[config.mk]
export PLATFORM = sky130hd
export DESIGN_NAME = seven_channel_decay_accumulator_unit_flat
export DESIGN_NICKNAME = d
export VERILOG_FILES = /design/src/sv/sdca_pkg.sv /design/src/sv/sdca_in_if.sv /design/src/sv/seven_channel_decay_accumulator_unit.sv /design/src/flat_wrapper.sv
export SDC_FILE = /design/constraint.sdc
export NUM_CORES = 1
export LEC_CHECK = 0
export ABC_AREA = 1
export BUFFER_PORTS_ARGS = -buffer_cell sky130_fd_sc_hd__buf_2
export CORE_UTILIZATION = 25
export DETAILED_ROUTE_END_ITERATION = 7
export GPL_ROUTABILITY_DRIVEN = 1
export PLACE_DENSITY = 0.49
export SLEW_MARGIN = 25
export SYNTH_ARGS = -nofsm -noshare
export SYNTH_HDL_FRONTEND = slang
export SYNTH_SLANG_ARGS = --single-unit
[constraint.sdc]
create_clock -name clk -period 10.9 [get_ports clk]
set_clock_uncertainty 0.1 [all_clocks]
set_input_delay 0 -clock clk [delete_from_list [all_inputs] [get_ports clk]]
set_output_delay 0 -clock clk [all_outputs]
set_load 0.01 [all_outputs]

Goal of the exercise =>
Once you find the line containing "export GPL_ROUTABILITY_DRIVEN = 1", copy it and every line after it through the end of the records, exactly and nothing else.

Task answer =>
export GPL_ROUTABILITY_DRIVEN = 1
export PLACE_DENSITY = 0.49
export SLEW_MARGIN = 25
export SYNTH_ARGS = -nofsm -noshare
export SYNTH_HDL_FRONTEND = slang
export SYNTH_SLANG_ARGS = --single-unit
[constraint.sdc]
create_clock -name clk -period 10.9 [get_ports clk]
set_clock_uncertainty 0.1 [all_clocks]
set_input_delay 0 -clock clk [delete_from_list [all_inputs] [get_ports clk]]
set_output_delay 0 -clock clk [all_outputs]
set_load 0.01 [all_outputs]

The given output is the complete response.